***** Materials provided

This is an optimization exercise on Yosys and OpenROAD, whose aim is small area, not a production implementation.
Only simulation tests tie the RTL to the original design; equivalence was not proved.
Power is estimated from default activity; no workload was simulated.

==> inputs of juniper <==
## arbiter256
module arbiter256 (
	input enable,
	input [255:0] req,
	output [255:0] grant,
	output reg [7:0] select,
	output reg valid,
	input clock,
	input reset
);
reg [255:1] s;
reg ev_n_q;
wire [255:1] d_s;
wire [7:0] d_sel;
wire d_evn;
wire sc1;
wire sc2;
wire sc3;
wire sc4;
wire sc5;
wire sc6;
wire sc7;
wire sc8;
wire sc9;
wire sc10;
wire sc11;
wire sc12;
wire sc13;
wire sc14;
wire sc15;
wire sc16;
wire sc17;
wire sc18;
wire sc19;
wire sc20;
wire sc21;
wire sc22;
wire sc23;
wire sc24;
wire sc25;
wire sc26;
wire sc27;
wire sc28;
wire sc29;
wire sc30;
wire sc31;
wire sc32;
wire sc33;
wire sc34;
wire sc35;
wire sc36;
wire sc37;
wire sc38;
wire sc39;
wire sc40;
wire sc41;
wire sc42;
wire sc43;
wire sc44;
wire sc45;
wire sc46;
wire sc47;
wire sc48;
wire sc49;
wire sc50;
wire sc51;
wire sc52;
wire sc53;
wire sc54;
wire sc55;
wire sc56;
wire sc57;
wire sc58;
wire sc59;
wire sc60;
wire sc61;
wire sc62;
wire sc63;
wire sc64;
wire sc65;
wire sc66;
wire sc67;
wire sc68;
wire sc69;
wire sc70;
wire sc71;
wire sc72;
wire sc73;
wire sc74;
wire sc75;
wire sc76;
wire sc77;
wire sc78;
wire sc79;
wire sc80;
wire sc81;
wire sc82;
wire sc83;
wire sc84;
wire sc85;
wire sc86;
wire sc87;
wire sc88;
wire sc89;
wire sc90;
wire sc91;
wire sc92;
wire sc93;
wire sc94;
wire sc95;
wire sc96;
wire sc97;
wire sc98;
wire sc99;
wire sc100;
wire sc101;
wire sc102;
wire sc103;
wire sc104;
wire sc105;
wire sc106;
wire sc107;
wire sc108;
wire sc109;
wire sc110;
wire sc111;
wire sc112;
wire sc113;
wire sc114;
wire sc115;
wire sc116;
wire sc117;
wire sc118;
wire sc119;
wire sc120;
wire sc121;
wire sc122;
wire sc123;
wire sc124;
wire sc125;
wire sc126;
wire sc127;
wire sc128;
wire sc129;
wire sc130;
wire sc131;
wire sc132;
wire sc133;
wire sc134;
wire sc135;
wire sc136;
wire sc137;
wire sc138;
wire sc139;
wire sc140;
wire sc141;
wire sc142;
wire sc143;
wire sc144;
wire sc145;
wire sc146;
wire sc147;
wire sc148;
wire sc149;
wire sc150;
wire sc151;
wire sc152;
wire sc153;
wire sc154;
wire sc155;
wire sc156;
wire sc157;
wire sc158;
wire sc159;
wire sc160;
wire sc161;
wire sc162;
wire sc163;
wire sc164;
wire sc165;
wire sc166;
wire sc167;
wire sc168;
wire sc169;
wire sc170;
wire sc171;
wire sc172;
wire sc173;
wire sc174;
wire sc175;
wire sc176;
wire sc177;
wire sc178;
wire sc179;
wire sc180;
wire sc181;
wire sc182;
wire sc183;
wire sc184;
wire sc185;
wire sc186;
wire sc187;
wire sc188;
  ...
Settings: LEC_CHECK=0, CAP_MARGIN=20, CORE_MARGIN=2, CORE_UTILIZATION=40, GPL_TIMING_DRIVEN=0, SLEW_MARGIN=20, SYNTH_HIERARCHICAL=1; clock period 3.5 ns.
standard.sh (not shown) runs the stock make flow with config.mk's settings and CLKGATE_MAP_FILE= SYNTH_SCRIPT=/design/flow/synth_recipe.tcl, a recipe that flattens the netlist after the stock synthesis.
==> flow/flow/run.sh <==
#!/bin/bash
# The standard layout (standard.sh), with three changes:
#  - after synthesis, every combinational cell is sized down to the
#    smallest cell of its function (flow/downsize.tcl); timing repair
#    sizes up again where needed;
#  - the port buffers are the smallest buffer cell;
#  - clock tree synthesis options from flow/cts_args.txt, if present.
cp standard.sh standard_sh.txt
export POST_SYNTH_TCL="$PWD/flow/downsize.tcl"
export BUFFER_PORTS_ARGS="-buffer_cell sky130_fd_sc_hd__buf_1"
if [[ -f flow/cts_args.txt ]]; then
  export CTS_ARGS="$(cat flow/cts_args.txt)"
fi
bash standard.sh > standard.log 2>&1
==> flow/flow/cts_args.txt <==
-sink_clustering_enable -repair_clock_nets -dont_use_dummy_load -buf_list {sky130_fd_sc_hd__clkbuf_4 sky130_fd_sc_hd__clkbuf_8} -sink_clustering_size 24
==> flow/flow/downsize.tcl <==
# Size every combinational cell from synthesis down to the smallest cell of
# the same function (timing repair later sizes up where timing needs it).
set n 0
foreach inst [get_cells *] {
  set cell [get_property $inst ref_name]
  if {![regexp {^(sky130_fd_sc_hd__([a-z0-9]+))_([0-9]+)$} $cell -> base fn drive]} { continue }
  if {[regexp {^(df|dl|sdf|edf|sedf|clk|buf|conb|tap|fill|decap|diode)} $fn]} { continue }
  set best $cell
  set best_area [get_property [get_lib_cells $cell] area]
  foreach lc [get_lib_cells ${base}_*] {
    set name [get_property $lc name]
    if {![regexp "^${base}_\[0-9\]+\$" $name]} { continue }
    if {[get_property $lc dont_use]} { continue }
    set a [get_property $lc area]
    if {$a < $best_area - 1e-6} { set best $name; set best_area $a }
  }
  if {$best ne $cell} {
    replace_cell $inst $best
    incr n
  }
}
puts "downsize: replaced $n cells"
==> delta: changes against juniper <==
removed: flow/flow/cts_args.txt
==> indigo: changes against juniper <==
==> flow/flow/cts_args.txt (replaced) <==
-sink_clustering_enable -repair_clock_nets -dont_use_dummy_load -buf_list {sky130_fd_sc_hd__clkbuf_16} -sink_clustering_size 30 -sink_clustering_max_diameter 100
==> notes.md <==
Run status: indigo finished clean; juniper finished clean; delta finished clean
Signed area change from the synthesized netlist to the final layout: indigo 21.2%; juniper 23.4%; delta 26.1%
H-tree depth reported by CTS: indigo 1; juniper 2; delta 2
Final design instance area without fill: indigo 18300 um2; juniper 18700 um2; delta 19100 um2
Peak ir drop on the vdd network: indigo 0.000316 V; juniper 0.000275 V; delta 0.000351 V
Number of global-route vias before repair: indigo 14600; juniper 14800; delta 14700
Wirelength, routed: indigo 57.0 mm; juniper 57.6 mm; delta 57.7 mm
Met1 wire length: indigo 24.4 mm; juniper 24.3 mm; delta 24.2 mm
Drt first-iter violations: indigo 1390; juniper 1380; delta 1415
First-pass GRT wire length: indigo 82.2 mm; juniper 82.4 mm; delta 82.5 mm
Global routing usage summed across all routing layers: indigo 27.2%; juniper 27.7%; delta 27.5%
DR WL/cell: indigo 19.0 um; juniper 18.9 um; delta 18.9 um
Final Instance Count excl. Fillers: indigo 3001; juniper 3038; delta 3049
Area fraction of clock buffers and clock inverters: indigo 1.91%; juniper 3.61%; delta 5.68%
Clock tree root buffer cell: indigo sky130_fd_sc_hd__clkbuf_16; juniper sky130_fd_sc_hd__clkbuf_8; delta sky130_fd_sc_hd__clkbuf_16
Via count: indigo 16900; juniper 17000; delta 17100
Share of power burned in registers: indigo 43.2%; juniper 40.5%; delta 37.0%
Fillers: indigo 3765; juniper 3763; delta 3723
Worst slew slack as a fraction of its limit: indigo 16.8%; juniper 19.0%; delta 21.0%
Vias per cell: indigo 5.62; juniper 5.59; delta 5.62

[separate check: timing with driven ports]
No port has a modelled driver above. Below, the same layouts with a new extraction and two added sets of constraints. Step 1, drivers: a clkbuf_16 drives clock and a buf_2 each remaining input, both assumed. Step 2, shift: input delay + t, output delay - t, t = (earliest + latest rising clock arrival at the registers) / 2. This alone moves slack from input paths to output paths. a / b / c = ideal ports / drivers / drivers and shift; a / b = the first two.
run	shift t [ns]	setup slack, ns	hold WS [ns]
juniper	0.637	0.144 / 0.087 / 0.725	0.129 / 0.094 / 0.593
delta	0.556	0.279 / 0.220 / 0.776	0.193 / 0.156 / 0.594
indigo	0.532	0.194 / 0.138 / 0.670	0.187 / 0.153 / 0.599
After both steps every run listed still meets setup and hold.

**********

* How to complete this task *
Find all the lines containing "where" in the material, then copy them.

* Written solution *
#    sizes up again where needed;
# the same function (timing repair later sizes up where timing needs it).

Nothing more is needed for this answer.